超声均质菌种所含生长点远高于琼脂块菌种,但发酵液所形成菌球数量少甚至低于后者,很显然超声均质菌丝摇床过程发生聚集并降低其生长点,这是超声均质菌种发酵水平低的重要原因。此外,菌种超声破碎过程其细胞必然受损伤,或影响超声均质菌种发酵性能。
2.4超声均质菌种不同静置时间加摇床培养两阶段发酵
由超声均质菌种和琼脂块菌种作为接种物的不同静置时间加摇床培养两阶段发酵结果(表2)可知,超声均质菌种不同静置时间加摇床发酵以静置3 d、摇床培养7 d的生物量和胞外多糖含量最高,分别为15.14、0.86 g/L,与其恒摇床发酵生物量、胞外多糖含量9.24、0.62 g/L(表1)相比分别提高 63.85%、38.71%。
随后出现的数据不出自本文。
$ cat config.mk
export PLATFORM = sky130hd
export DESIGN_NAME = stage_id
export DESIGN_NICKNAME = d
export VERILOG_FILES = /design/src/rtl/stage_id.sv
export SDC_FILE = /design/constraint.sdc
export NUM_CORES = 1
export LEC_CHECK = 0
export BUFFER_PORTS_ARGS = -buffer_cell sky130_fd_sc_hd__buf_4
export CELL_PAD_IN_SITES_DETAIL_PLACEMENT = 1
export CELL_PAD_IN_SITES_GLOBAL_PLACEMENT = 2
export CORE_UTILIZATION = 28
export CTS_CLUSTER_DIAMETER = 50
export DETAILED_ROUTE_END_ITERATION = 10
export GPL_TIMING_DRIVEN = 0
export PLACE_DENSITY = 0.89
export SKIP_LAST_GASP = 1
export SYNTH_ARGS = -nofsm -noshare
export SYNTH_HDL_FRONTEND = slang
export SYNTH_SLANG_ARGS = --single-unit
$ cat constraint.sdc
create_clock -name clk -period 8.35 [get_ports clk]
set_input_delay 1.67 -clock clk [delete_from_list [all_inputs] [get_ports clk]]
set_output_delay 1.67 -clock clk [all_outputs]
set_load 0.05 [all_outputs]
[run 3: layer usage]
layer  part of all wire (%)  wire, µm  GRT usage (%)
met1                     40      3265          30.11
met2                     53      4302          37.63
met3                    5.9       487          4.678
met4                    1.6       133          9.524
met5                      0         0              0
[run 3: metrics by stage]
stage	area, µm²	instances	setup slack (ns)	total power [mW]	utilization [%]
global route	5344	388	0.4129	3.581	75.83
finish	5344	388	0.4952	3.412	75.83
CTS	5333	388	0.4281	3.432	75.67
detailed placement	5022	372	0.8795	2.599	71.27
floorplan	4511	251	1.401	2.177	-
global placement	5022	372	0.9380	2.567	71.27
### src/rtl/ram_master_port_if.sv
// ---------------------------------------------------------------------------
// ram_master_port_if
// Groups the CPU request/response handshake and the word-RAM port of
// ram_master_port into one bundle.
//   CPU side : reqValid, reqReady, reqWrite, reqSize, reqSigned, reqAddr,
//              reqWdata, respValid, respError, respRdata
//   RAM side : memRead, memWrite, memBwe, memAddress, memDataIn,
//              memReadValid, memDataOut
// modport master : the controller (drives strobes and responses)
// modport slave  : the environment (CPU data path plus RAM)
// ---------------------------------------------------------------------------
interface ram_master_port_if #(
   parameter int ADDR_WIDTH = 14
);
   logic                  reqValid;
   logic                  reqReady;
   logic                  reqWrite;
   logic [1:0]            reqSize;
   logic                  reqSigned;
   logic [ADDR_WIDTH-1:0] reqAddr;
   logic [31:0]           reqWdata;
   logic                  respValid;
   logic                  respError;
   logic [31:0]           respRdata;
   logic                  memRead;
   logic                  memWrite;
   logic [3:0]            memBwe;
   logic [ADDR_WIDTH-3:0] memAddress;
   logic [31:0]           memDataIn;
   logic                  memReadValid;
   logic [31:0]           memDataOut;

   modport master (
      input  reqValid, reqWrite, reqSize, reqSigned, reqAddr, reqWdata,
      input  memReadValid, memDataOut,
      output reqReady, respValid, respError, respRdata,
      output memRead, memWrite, memBwe, memAddress, memDataIn
   );

   modport slave (
      output reqValid, reqWrite, reqSize, reqSigned, reqAddr, reqWdata,
      output memReadValid, memDataOut,
      input  reqReady, respValid, respError, respRdata,
      input  memRead, memWrite, memBwe, memAddress, memDataIn
   );
endinterface

### src/rtl/ram_master_port.sv
// ---------------------------------------------------------------------------
// ram_master_port
// Initiator-side controller for the on-chip word RAM. Accepts one byte,
// halfword or word load/store at a time, drives a one-cycle RAM strobe with
// byte enables and lane-replicated write data, waits for read data on loads,
// and returns a one-cycle response with extended load data or an error flag
// (misaligned, illegal size, or read timeout).
// Ports:
//   clk    : system clock
//   reset  : asynchronous active-high reset
//   bus    : ram_master_port_if.master (request, response and RAM signals)
// All outputs are registered.
// ---------------------------------------------------------------------------
module ram_master_port #(
   parameter int ADDR_WIDTH = 14,
   parameter int TIMEOUT    = 15
) (
   input  logic                clk,
   input  logic                reset,
   ram_master_port_if.master   bus
);

   typedef enum logic [1:0] {
      IDLE  = 2'd0,
      ISSUE = 2'd1,
      WAIT  = 2'd2,
      RESP  = 2'd3
   } state_t;

   localparam logic [3:0] TIMEOUT_C = 4'(TIMEOUT);

   // True for size 3 and for half/word requests that are not naturally aligned.
   function automatic logic is_bad_access(input logic [1:0] size, input logic [1:0] offs);
      logic bad;
      case (size)
         2'd0:    bad = 1'b0;
         2'd1:    bad = offs[0];
         2'd2:    bad = (offs != 2'd0);
         default: bad = 1'b1;
      endcase
      return bad;
   endfunction

   function automatic logic [3:0] lane_enables(input logic [1:0] size, input logic [1:0] offs);
      logic [3:0] bwe;
      case (size)
         2'd0:    bwe = 4'b0001 << offs;
         2'd1:    bwe = 4'b0011 << {offs[1], 1'b0};
         default: bwe = 4'b1111;
      endcase
      return bwe;
   endfunction

   // Store data is replicated across lanes so the byte enables alone select it.
   function automatic logic [31:0] lane_data(input logic [1:0] size, input logic [31:0] wdata);
      logic [31:0] d;
      case (size)
         2'd0:    d = {4{wdata[7:0]}};
         2'd1:    d = {2{wdata[15:0]}};
         default: d = wdata;
      endcase
      return d;
   endfunction

   function automatic logic [31:0] extract_load(input logic [31:0] data, input logic [1:0] offs,
                                                input logic [1:0] size, input logic sgn);
      logic [31:0] sh;
      logic [31:0] r;
      sh = data >> {offs, 3'b000};
      case (size)
         2'd0:    r = sgn ? {{24{sh[7]}}, sh[7:0]}   : {24'd0, sh[7:0]};
         2'd1:    r = sgn ? {{16{sh[15]}}, sh[15:0]} : {16'd0, sh[15:0]};
         default: r = sh;
      endcase
      return r;
   endfunction

   state_t      state_r, state_s;
   logic [3:0]  cnt_r, cnt_s, cnt_inc_s;
   logic        hs_s;
   logic        resp_err_s;
   logic [31:0] resp_data_s;

   logic        wr_r;
   logic [1:0]  size_r;
   logic        sgn_r;
   logic [1:0]  offs_r;

   logic                  ready_r;
   logic                  resp_valid_r;
   logic                  resp_err_r;
   logic [31:0]           resp_rdata_r;
   logic                  mem_read_r;
   logic                  mem_write_r;
   logic [3:0]            mem_bwe_r;
   logic [ADDR_WIDTH-3:0] mem_addr_r;
   logic [31:0]           mem_din_r;

   assign hs_s      = (state_r == IDLE) & bus.reqValid;
   assign cnt_inc_s = cnt_r + 4'd1;

   // Next-state, timeout counter and next response values.
   always_comb begin
      state_s     = state_r;
      cnt_s       = cnt_r;
      resp_err_s  = 1'b0;
      resp_data_s = 32'd0;
      case (state_r)
         IDLE: begin
            if (hs_s) begin
               if (is_bad_access(bus.reqSize, bus.reqAddr[1:0])) begin
                  state_s    = RESP;
                  resp_err_s = 1'b1;
               end else begin
                  state_s = ISSUE;
               end
            end else begin
               state_s = IDLE;
            end
         end
         ISSUE: begin
            cnt_s = 4'd0;
            if (wr_r) begin
               state_s = RESP;
            end else begin
               state_s = WAIT;
            end
         end
         WAIT: begin
            if (bus.memReadValid) begin
               state_s     = RESP;
               resp_data_s = extract_load(bus.memDataOut, offs_r, size_r, sgn_r);
            end else if (cnt_inc_s == TIMEOUT_C) begin
               state_s    = RESP;
               resp_err_s = 1'b1;
            end else begin
               cnt_s = cnt_inc_s;
            end
         end
         RESP: begin
            state_s = IDLE;
         end
         default: begin
            state_s = IDLE;
         end
      endcase
   end

   // State and timeout counter registers.
   always_ff @(posedge clk or posedge reset) begin
      if (reset) begin
         state_r <= IDLE;
         cnt_r   <= 4'd0;
      end else begin
         state_r <= state_s;
         cnt_r   <= cnt_s;
      end
   end

   // Request fields needed after the handshake (write flag and load extraction).
   always_ff @(posedge clk or posedge reset) begin
      if (reset) begin
         wr_r   <= 1'b0;
         size_r <= 2'd0;
         sgn_r  <= 1'b0;
         offs_r <= 2'd0;
      end else if (hs_s) begin
         wr_r   <= bus.reqWrite;
         size_r <= bus.reqSize;
         sgn_r  <= bus.reqSigned;
         offs_r <= bus.reqAddr[1:0];
      end
   end

   // RAM port outputs: strobes pulse for the ISSUE cycle, the rest hold.
   always_ff @(posedge clk or posedge reset) begin
      if (reset) begin
         mem_read_r  <= 1'b0;
         mem_write_r <= 1'b0;
         mem_bwe_r   <= 4'd0;
         mem_addr_r  <= '0;
         mem_din_r   <= 32'd0;
      end else if ((state_r == IDLE) && (state_s == ISSUE)) begin
         mem_read_r  <= ~bus.reqWrite;
         mem_write_r <= bus.reqWrite;
         mem_bwe_r   <= lane_enables(bus.reqSize, bus.reqAddr[1:0]);
         mem_addr_r  <= bus.reqAddr[ADDR_WIDTH-1:2];
         mem_din_r   <= lane_data(bus.reqSize, bus.reqWdata);
      end else begin
         mem_read_r  <= 1'b0;
         mem_write_r <= 1'b0;
      end
   end

   // Handshake and response outputs, valid only for the RESP cycle.
   always_ff @(posedge clk or posedge reset) begin
      if (reset) begin
         ready_r      <= 1'b1;
         resp_valid_r <= 1'b0;
         resp_err_r   <= 1'b0;
         resp_rdata_r <= 32'd0;
      end else begin
         ready_r      <= (state_s == IDLE);
         resp_valid_r <= (state_s == RESP);
         resp_err_r   <= resp_err_s;
         resp_rdata_r <= resp_data_s;
      end
   end

   assign bus.reqReady   = ready_r;
   assign bus.respValid  = resp_valid_r;
   assign bus.respError  = resp_err_r;
   assign bus.respRdata  = resp_rdata_r;
   assign bus.memRead    = mem_read_r;
   assign bus.memWrite   = mem_write_r;
   assign bus.memBwe     = mem_bwe_r;
   assign bus.memAddress = mem_addr_r;
   assign bus.memDataIn  = mem_din_r;

endmodule

### src/flat_wrapper.sv
// flat-port wrapper written by rule: the top's interface ports become plain ports
module ram_master_port_flat 
#(
   parameter int ADDR_WIDTH = 14,
   parameter int TIMEOUT    = 15
)
  (clk, reset, bus_reqValid, bus_reqWrite, bus_reqSize, bus_reqSigned, bus_reqAddr, bus_reqWdata, bus_memReadValid, bus_memDataOut, bus_reqReady, bus_respValid, bus_respError, bus_respRdata, bus_memRead, bus_memWrite, bus_memBwe, bus_memAddress, bus_memDataIn);
  ram_master_port_if #(.ADDR_WIDTH(ADDR_WIDTH)) bus_i ();
  input  logic clk;
  input  logic reset;
  input wire logic [$bits(bus_i.reqValid)-1:0] bus_reqValid;
  input wire logic [$bits(bus_i.reqWrite)-1:0] bus_reqWrite;
  input wire logic [$bits(bus_i.reqSize)-1:0] bus_reqSize;
  input wire logic [$bits(bus_i.reqSigned)-1:0] bus_reqSigned;
  input wire logic [$bits(bus_i.reqAddr)-1:0] bus_reqAddr;
  input wire logic [$bits(bus_i.reqWdata)-1:0] bus_reqWdata;
  input wire logic [$bits(bus_i.memReadValid)-1:0] bus_memReadValid;
  input wire logic [$bits(bus_i.memDataOut)-1:0] bus_memDataOut;
  output wire logic [$bits(bus_i.reqReady)-1:0] bus_reqReady;
  output wire logic [$bits(bus_i.respValid)-1:0] bus_respValid;
  output wire logic [$bits(bus_i.respError)-1:0] bus_respError;
  output wire logic [$bits(bus_i.respRdata)-1:0] bus_respRdata;
  output wire logic [$bits(bus_i.memRead)-1:0] bus_memRead;
  output wire logic [$bits(bus_i.memWrite)-1:0] bus_memWrite;
  output wire logic [$bits(bus_i.memBwe)-1:0] bus_memBwe;
  output wire logic [$bits(bus_i.memAddress)-1:0] bus_memAddress;
  output wire logic [$bits(bus_i.memDataIn)-1:0] bus_memDataIn;
  assign bus_i.reqValid = bus_reqValid;
  assign bus_i.reqWrite = bus_reqWrite;
  assign bus_i.reqSize = bus_reqSize;
  assign bus_i.reqSigned = bus_reqSigned;
  assign bus_i.reqAddr = bus_reqAddr;
  assign bus_i.reqWdata = bus_reqWdata;
  assign bus_i.memReadValid = bus_memReadValid;
  assign bus_i.memDataOut = bus_memDataOut;
  assign bus_reqReady = bus_i.reqReady;
  assign bus_respValid = bus_i.respValid;
  assign bus_respError = bus_i.respError;
  assign bus_respRdata = bus_i.respRdata;
  assign bus_memRead = bus_i.memRead;
  assign bus_memWrite = bus_i.memWrite;
  assign bus_memBwe = bus_i.memBwe;
  assign bus_memAddress = bus_i.memAddress;
  assign bus_memDataIn = bus_i.memDataIn;
  ram_master_port #(.ADDR_WIDTH(ADDR_WIDTH), .TIMEOUT(TIMEOUT)) u_core (.clk(clk), .reset(reset), .bus(bus_i));
endmodule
可见,静置3 d、摇床7 d两阶段发酵是超声均质菌种优化的发酵工艺。
作为对照,琼脂块菌种静置培养时间1~3 d加摇床培养两阶段发酵的生物量、胞外多糖含量均高于其恒摇床发酵(P<0.05);静置时间(1~3 d)对发酵结果无显著影响(P>0.05),但静置时间为4 d时生物量和胞外多糖明显下降。静置期(1~3 d)细胞可能以适应发酵环境和恢复性生长为主,即为迟滞期,细胞进入生长期后需要丰富的氧分及营养供应,而此时静置培养氧质及溶质传递有限,成为其发酵的制约因素。
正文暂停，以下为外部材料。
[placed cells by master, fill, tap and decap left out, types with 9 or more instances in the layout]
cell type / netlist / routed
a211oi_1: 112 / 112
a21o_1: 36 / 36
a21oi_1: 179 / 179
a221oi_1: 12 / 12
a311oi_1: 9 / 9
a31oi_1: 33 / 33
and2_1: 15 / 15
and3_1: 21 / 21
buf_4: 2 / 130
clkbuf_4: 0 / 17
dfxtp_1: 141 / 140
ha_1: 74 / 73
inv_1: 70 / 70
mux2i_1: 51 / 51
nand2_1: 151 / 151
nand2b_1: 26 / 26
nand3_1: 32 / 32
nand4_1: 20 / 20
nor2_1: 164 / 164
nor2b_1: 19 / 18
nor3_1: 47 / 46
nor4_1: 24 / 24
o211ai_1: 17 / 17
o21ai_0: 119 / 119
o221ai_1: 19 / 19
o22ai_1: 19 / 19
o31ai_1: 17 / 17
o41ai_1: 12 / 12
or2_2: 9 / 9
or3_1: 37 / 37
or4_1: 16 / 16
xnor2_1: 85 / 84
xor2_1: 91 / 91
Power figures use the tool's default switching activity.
$ cat config.mk
export PLATFORM = sky130hd
export DESIGN_NAME = seq_alu_flat
export DESIGN_NICKNAME = d
export VERILOG_FILES = /design/src/rtl/seq_alu_if.sv /design/src/rtl/seq_alu.sv /design/src/flat_wrapper.sv
export SDC_FILE = /design/constraint.sdc
export NUM_CORES = 1
export LEC_CHECK = 0
export ABC_AREA = 1
export CORE_UTILIZATION = 43
export CTS_BUF_LIST = sky130_fd_sc_hd__clkbuf_8
export CTS_CLUSTER_SIZE = 8
export DETAILED_ROUTE_END_ITERATION = 10
export PLACE_DENSITY = 0.59
export SLEW_MARGIN = 10
export SYNTH_ARGS = -nofsm -noshare
export SYNTH_HDL_FRONTEND = slang
export SYNTH_SLANG_ARGS = --single-unit
$ cat constraint.sdc
create_clock -name clk -period 6.07 [get_ports clk]
set_input_delay 0.607 -clock clk [delete_from_list [all_inputs] [get_ports clk]]
set_output_delay 0.607 -clock clk [all_outputs]
set_load 0.1 [all_outputs]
2.5超声均质菌种不同接种量静置加摇床(3 d/7 d)两阶段发酵
采用优化的静置加摇床两阶段发酵工艺(3 d静置培养,7 d摇床培养)对不同超声均质菌种接种量的发酵结果见表3。由表3可知,随着接种量的增大,发酵终点生物量及胞外多糖含量相应提高,于接种量为7 mL(约相当于7个琼脂块菌种)时达到最高,生物量、胞外多糖含量分别为17.43、1.27 g/L;进一步增大接种量,生物量、胞外多糖含量均未提高,表明该优化发酵工艺下超声均质菌种的优化接种量为7 mL。
3讨论
超声波是指频率为2×104~2×109 Hz的声波,是机械波的一种,因其超越了人类听觉的上限而被称为超声波。超声波在生物研究中的应用主要以细胞破碎[19-20]、成分辅助提取[21-23]为主。细胞破碎是利用超声波在液体中的空化作用产生密集小气泡,依靠小气泡的迅速炸裂将细胞破碎。本研究表明,超声波可有效破碎灵芝琼脂固体菌种。传统的搅拌法通过高速搅拌子产生巨大的机械剪切力将细胞破碎,相比之下,超声波法具有使用方便快捷、不易污染、安全性高等优点,且对细胞的损伤可能较小。超声探头(变幅杆)易与生物反应器集成,由此可实现均一性菌种的即时制备,减少污染发生,使高均一性和高纯度液体菌种发酵生产成为现实。
本研究利用超声波破碎技术成功制备高均一性、高生长点的灵芝菌种,但其作为接种物摇床发酵的生物量和胞外多糖产率低于未破碎琼脂块菌种。主要因为超声均质菌种摇床过程菌丝发生聚集现象,降低了其发酵生长点;此外,灵芝细胞超声破碎时受到损伤,这2种不利因素制约了其发酵水平。琼脂块菌种的起始生长点较少,但摇床培养过程中其自身逐渐碎片化,且新生长菌丝于原菌种脱落为新生长点,发酵液生长点不断增多。尽管摇床发酵时琼脂块菌种的生长点少,但其发酵水平仍高于超声均质菌种。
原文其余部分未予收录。